1. I felt his hand upon me during fall quarter when I had mono and he guided me out of the Psychology major. He protected me physically from destroying myself with my excessive coursework and inability to say no to opportunities for new commitments.
2. With my every move and reach towards things that directly pull me away from God he has patiently brought me back: he has taught me wisdom (albeit a small amount) in what choices are most glorifying to him in friends, classes, boys, daily opportunities, and the like.
3. After every blind choice my adulterous heart made to satisfy itself, God lovingly turned me around and just loved me. Even as I continually made (and make) idols of men and relationships, God showed me that He was the only one who would truly love me and not let me down, as I had been before. He reveals to what extent I manipulate and create ways to entangle myself - even ways that I am not consciously aware of.

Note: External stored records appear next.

`src/rtl/clkctl_pkg.sv`:
```
package clkctl_pkg;

  localparam int BYTE_W        = 8;
  localparam int PTR_W         = 7;
  localparam int CMD_BLOCK_BIT = 7;
  localparam int SS_EN_BIT     = 0;
  localparam int SS_DEPTH_BIT  = 1;

  typedef enum logic [3:0] {
    ST_IDLE,
    ST_ADDR,
    ST_ADDR_ACK,
    ST_CMD,
    ST_CMD_ACK,
    ST_WDATA,
    ST_WDATA_ACK,
    ST_TX,
    ST_TX_ACK
  } smb_state_e;

endpackage

```
`src/rtl/clkctl_line_sync.sv`:
```
module clkctl_line_sync #(
  parameter int STAGES = 2
) (
  input  logic clk,
  input  logic rst_n,
  input  logic scl_i,
  input  logic sda_i,
  output logic scl_s,
  output logic sda_s,
  output logic scl_rise,
  output logic scl_fall,
  output logic start_det,
  output logic stop_det
);

  logic [STAGES-1:0] scl_pipe_q, scl_pipe_d;
  logic [STAGES-1:0] sda_pipe_q, sda_pipe_d;
  logic              scl_prev_q, sda_prev_q;

  always_comb begin
    scl_pipe_d = {scl_pipe_q[STAGES-2:0], scl_i};
    sda_pipe_d = {sda_pipe_q[STAGES-2:0], sda_i};
  end

  // Idle bus level is high on both lines.
  always_ff @(posedge clk or negedge rst_n) begin
    if (!rst_n) begin
      scl_pipe_q <= '1;
      sda_pipe_q <= '1;
      scl_prev_q <= 1'b1;
      sda_prev_q <= 1'b1;
    end else begin
      scl_pipe_q <= scl_pipe_d;
      sda_pipe_q <= sda_pipe_d;
      scl_prev_q <= scl_s;
      sda_prev_q <= sda_s;
    end
  end

  assign scl_s     = scl_pipe_q[STAGES-1];
  assign sda_s     = sda_pipe_q[STAGES-1];
  assign scl_rise  = scl_s & ~scl_prev_q;
  assign scl_fall  = ~scl_s & scl_prev_q;
  assign start_det = scl_s & scl_prev_q & sda_prev_q & ~sda_s;
  assign stop_det  = scl_s & scl_prev_q & ~sda_prev_q & sda_s;

endmodule

```
`src/rtl/clkctl_regbank.sv`:
```
module clkctl_regbank
  import clkctl_pkg::*;
#(
  parameter int NUM_REGS = 4
) (
  input  logic              clk,
  input  logic              rst_n,
  input  logic              wr_en,
  input  logic [PTR_W-1:0]  wr_ptr,
  input  logic [BYTE_W-1:0] wr_data,
  input  logic [PTR_W-1:0]  rd_ptr,
  output logic [BYTE_W-1:0] rd_data,
  output logic              spread_en,
  output logic              spread_depth
);

  localparam logic [PTR_W:0] NREG_EXT = (PTR_W+1)'(NUM_REGS);
  localparam int             FLAT_W   = NUM_REGS * BYTE_W;

  logic [BYTE_W-1:0] regs_q [NUM_REGS];
  logic [NUM_REGS-1:0] wr_hit;
  logic [FLAT_W-1:0]   regs_flat;
  logic                wr_in_range;

  assign wr_in_range = {1'b0, wr_ptr} < NREG_EXT;

  for (genvar i = 0; i < NUM_REGS; i++) begin : g_reg
    assign wr_hit[i] = wr_en && wr_in_range && (wr_ptr == PTR_W'(i));

    always_ff @(posedge clk or negedge rst_n) begin
      if (!rst_n) begin
        regs_q[i] <= '0;
      end else if (wr_hit[i]) begin
        regs_q[i] <= wr_data;
      end
    end

    assign regs_flat[i*BYTE_W +: BYTE_W] = regs_q[i];

    // an in-range write is stored in full in its register
    assert_write_lands_R3: assert property (@(posedge clk) disable iff (!rst_n)
      wr_hit[i] |=> regs_q[i] == $past(wr_data));
  end

  always_comb begin
    rd_data = '0;
    for (int i = 0; i < NUM_REGS; i++) begin
      if (rd_ptr == PTR_W'(i)) rd_data = regs_q[i];
    end
  end

  assign spread_en    = regs_q[0][SS_EN_BIT];
  assign spread_depth = regs_q[0][SS_DEPTH_BIT];

  // a write past the end of the bank changes nothing
  assert_oob_discard_R5: assert property (@(posedge clk) disable iff (!rst_n)
    (wr_en && !wr_in_range) |=> $stable(regs_flat));

endmodule

```
`src/rtl/clkctl_smb_fsm.sv`:
```
module clkctl_smb_fsm
  import clkctl_pkg::*;
#(
  parameter logic [6:0] SLAVE_ADDR = 7'h6A,
  parameter int         NUM_REGS   = 4
) (
  input  logic              clk,
  input  logic              rst_n,
  input  logic              scl_s,
  input  logic              sda_s,
  input  logic              scl_rise,
  input  logic              scl_fall,
  input  logic              start_det,
  input  logic              stop_det,
  input  logic [BYTE_W-1:0] rd_data,
  output logic [PTR_W-1:0]  rd_ptr,
  output logic              wr_en,
  output logic [PTR_W-1:0]  wr_ptr,
  output logic [BYTE_W-1:0] wr_data,
  output logic              sda_oe
);

  localparam logic [BYTE_W-1:0] NREG_B   = BYTE_W'(NUM_REGS);
  localparam logic [3:0]        BITS_END = 4'd8;

  smb_state_e        state_q, state_d;
  logic [3:0]        cnt_q, cnt_d;
  logic [BYTE_W-1:0] sh_q, sh_d;
  logic [BYTE_W-1:0] tx_q, tx_d;
  logic [PTR_W-1:0]  ptr_q, ptr_d;
  logic              blk_q, blk_d;
  logic              rw_q, rw_d;
  logic              nack_q, nack_d;
  logic              oe_q, oe_d;

  logic [PTR_W-1:0]  ptr_inc;
  logic [BYTE_W-1:0] count_byte;
  logic [BYTE_W-1:0] nxt_byte;
  logic [BYTE_W-1:0] sh_in;
  logic              byte_done;

  assign ptr_inc    = (ptr_q == '1) ? ptr_q : ptr_q + 1'b1;
  assign count_byte = ({1'b0, ptr_q} < NREG_B) ? (NREG_B - {1'b0, ptr_q}) : '0;
  assign nxt_byte   = blk_q ? count_byte : rd_data;
  assign sh_in      = {sh_q[BYTE_W-2:0], sda_s};
  assign byte_done  = scl_fall && (cnt_q == BITS_END);

  // Next-state logic
  always_comb begin
    state_d = state_q;
    cnt_d   = cnt_q;
    sh_d    = sh_q;
    tx_d    = tx_q;
    ptr_d   = ptr_q;
    blk_d   = blk_q;
    rw_d    = rw_q;
    nack_d  = nack_q;
    oe_d    = oe_q;
    wr_en   = 1'b0;

    unique case (state_q)
      ST_IDLE: ;
      ST_ADDR, ST_CMD, ST_WDATA: begin
        if (scl_rise) begin
          sh_d  = sh_in;
          cnt_d = cnt_q + 4'd1;
        end else if (byte_done) begin
          if (state_q == ST_ADDR) begin
            if (sh_q[7:1] == SLAVE_ADDR) begin
              rw_d    = sh_q[0];
              state_d = ST_ADDR_ACK;
              oe_d    = 1'b1;
            end else begin
              state_d = ST_IDLE;
            end
          end else if (state_q == ST_CMD) begin
            ptr_d   = sh_q[PTR_W-1:0];
            blk_d   = sh_q[CMD_BLOCK_BIT];
            state_d = ST_CMD_ACK;
            oe_d    = 1'b1;
          end else begin
            if (blk_q) begin
              blk_d = 1'b0;
            end else begin
              wr_en = 1'b1;
              ptr_d = ptr_inc;
            end
            state_d = ST_WDATA_ACK;
            oe_d    = 1'b1;
          end
        end
      end
      ST_ADDR_ACK, ST_TX_ACK: begin
        if (scl_rise && state_q == ST_TX_ACK) begin
          nack_d = sda_s;
        end else if (scl_fall) begin
          cnt_d = '0;
          if (state_q == ST_TX_ACK && nack_q) begin
            state_d = ST_IDLE;
            oe_d    = 1'b0;
          end else if (state_q == ST_ADDR_ACK && !rw_q) begin
            state_d = ST_CMD;
            oe_d    = 1'b0;
          end else begin
            state_d = ST_TX;
            tx_d    = nxt_byte;
            oe_d    = ~nxt_byte[BYTE_W-1];
            if (blk_q) blk_d = 1'b0;
            else       ptr_d = ptr_inc;
          end
        end
      end
      ST_CMD_ACK, ST_WDATA_ACK: begin
        if (scl_fall) begin
          state_d = ST_WDATA;
          cnt_d   = '0;
          oe_d    = 1'b0;
        end
      end
      ST_TX: begin
        if (scl_rise) begin
          cnt_d = cnt_q + 4'd1;
        end else if (byte_done) begin
          state_d = ST_TX_ACK;
          oe_d    = 1'b0;
        end else if (scl_fall) begin
          tx_d = {tx_q[BYTE_W-2:0], 1'b0};
          oe_d = ~tx_q[BYTE_W-2];
        end
      end
      default: begin
        state_d = ST_IDLE;
        oe_d    = 1'b0;
      end
    endcase

    // Bus conditions override whatever the byte machine was doing.
    if (stop_det) begin
      state_d = ST_IDLE;
      oe_d    = 1'b0;
      wr_en   = 1'b0;
    end
    if (start_det) begin
      state_d = ST_ADDR;
      cnt_d   = '0;
      oe_d    = 1'b0;
      wr_en   = 1'b0;
    end
  end

  // State registers
  always_ff @(posedge clk or negedge rst_n) begin
    if (!rst_n) begin
      state_q <= ST_IDLE;
      cnt_q   <= '0;
      sh_q    <= '0;
      tx_q    <= '0;
      ptr_q   <= '0;
      blk_q   <= 1'b0;
      rw_q    <= 1'b0;
      nack_q  <= 1'b0;
      oe_q    <= 1'b0;
    end else begin
      state_q <= state_d;
      cnt_q   <= cnt_d;
      sh_q    <= sh_d;
      tx_q    <= tx_d;
      ptr_q   <= ptr_d;
      blk_q   <= blk_d;
      rw_q    <= rw_d;
      nack_q  <= nack_d;
      oe_q    <= oe_d;
    end
  end

  assign sda_oe  = oe_q;
  assign rd_ptr  = ptr_q;
  assign wr_ptr  = ptr_q;
  assign wr_data = sh_q;

  // SDA drive changes only while SCL is low
  assert_sda_moves_low_R10: assert property (@(posedge clk) disable iff (!rst_n)
    !$stable(oe_q) |-> !scl_s);

  // a START restarts address collection with SDA released
  assert_start_restarts_R8: assert property (@(posedge clk) disable iff (!rst_n)
    start_det |=> (state_q == ST_ADDR) && !oe_q && (cnt_q == 4'd0));

  // a STOP returns the slave to idle with SDA released
  assert_stop_idles_R8: assert property (@(posedge clk) disable iff (!rst_n)
    (stop_det && !start_det) |=> (state_q == ST_IDLE) && !oe_q);

  // a foreign address leaves SDA released
  assert_no_ack_foreign_R2: assert property (@(posedge clk) disable iff (!rst_n)
    (state_q == ST_ADDR && byte_done && sh_q[7:1] != SLAVE_ADDR && !start_det)
      |=> !oe_q && state_q == ST_IDLE);

  // a NOT-ACK from the master ends the read with SDA released
  assert_nack_releases_R7: assert property (@(posedge clk) disable iff (!rst_n)
    (state_q == ST_TX_ACK && scl_fall && nack_q && !start_det) |=> !oe_q && state_q == ST_IDLE);

endmodule

```
`src/rtl/clkctl_smb_slave.sv`:
```
module clkctl_smb_slave
  import clkctl_pkg::*;
#(
  parameter logic [6:0] SLAVE_ADDR  = 7'h6A,
  parameter int         NUM_REGS    = 4,
  parameter int         SYNC_STAGES = 2
) (
  input  logic clk,
  input  logic rst_n,
  input  logic scl_i,
  input  logic sda_i,
  output logic sda_oe,
  output logic spread_en,
  output logic spread_depth
);

  logic [1:0]        rst_pipe_q;
  logic              rst_s_n;
  logic              scl_s, sda_s, scl_rise, scl_fall, start_det, stop_det;
  logic              wr_en;
  logic [PTR_W-1:0]  wr_ptr, rd_ptr;
  logic [BYTE_W-1:0] wr_data, rd_data;

  // Reset asserts at once and releases two clocks later.
  always_ff @(posedge clk or negedge rst_n) begin
    if (!rst_n) rst_pipe_q <= 2'b00;
    else        rst_pipe_q <= {rst_pipe_q[0], 1'b1};
  end
  assign rst_s_n = rst_pipe_q[1];

  clkctl_line_sync #(
    .STAGES (SYNC_STAGES)
  ) u_sync (
    .clk       (clk),
    .rst_n     (rst_s_n),
    .scl_i     (scl_i),
    .sda_i     (sda_i),
    .scl_s     (scl_s),
    .sda_s     (sda_s),
    .scl_rise  (scl_rise),
    .scl_fall  (scl_fall),
    .start_det (start_det),
    .stop_det  (stop_det)
  );

  clkctl_smb_fsm #(
    .SLAVE_ADDR (SLAVE_ADDR),
    .NUM_REGS   (NUM_REGS)
  ) u_fsm (
    .clk       (clk),
    .rst_n     (rst_s_n),
    .scl_s     (scl_s),
    .sda_s     (sda_s),
    .scl_rise  (scl_rise),
    .scl_fall  (scl_fall),
    .start_det (start_det),
    .stop_det  (stop_det),
    .rd_data   (rd_data),
    .rd_ptr    (rd_ptr),
    .wr_en     (wr_en),
    .wr_ptr    (wr_ptr),
    .wr_data   (wr_data),
    .sda_oe    (sda_oe)
  );

  clkctl_regbank #(
    .NUM_REGS (NUM_REGS)
  ) u_bank (
    .clk          (clk),
    .rst_n        (rst_s_n),
    .wr_en        (wr_en),
    .wr_ptr       (wr_ptr),
    .wr_data      (wr_data),
    .rd_ptr       (rd_ptr),
    .rd_data      (rd_data),
    .spread_en    (spread_en),
    .spread_depth (spread_depth)
  );

endmodule

```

4. He created one of the best and closest friendships I will ever have, made better and closer by the fact that he brought that person back to him and is now what cements our bond.
5. After I brought myself to and past the brink of my own morality and standards for myself, he showed me that he never accepts "fixed" people, and that my morality and standards that I tried so long to maintain were silly and were doomed from the start. I had to be brought to the pit of what I thought was wrong to realize that what I thought was "right" was just legalistic nonsense. His standards are so much higher than ours, but so much more reasonable.
Trippy?
Yes.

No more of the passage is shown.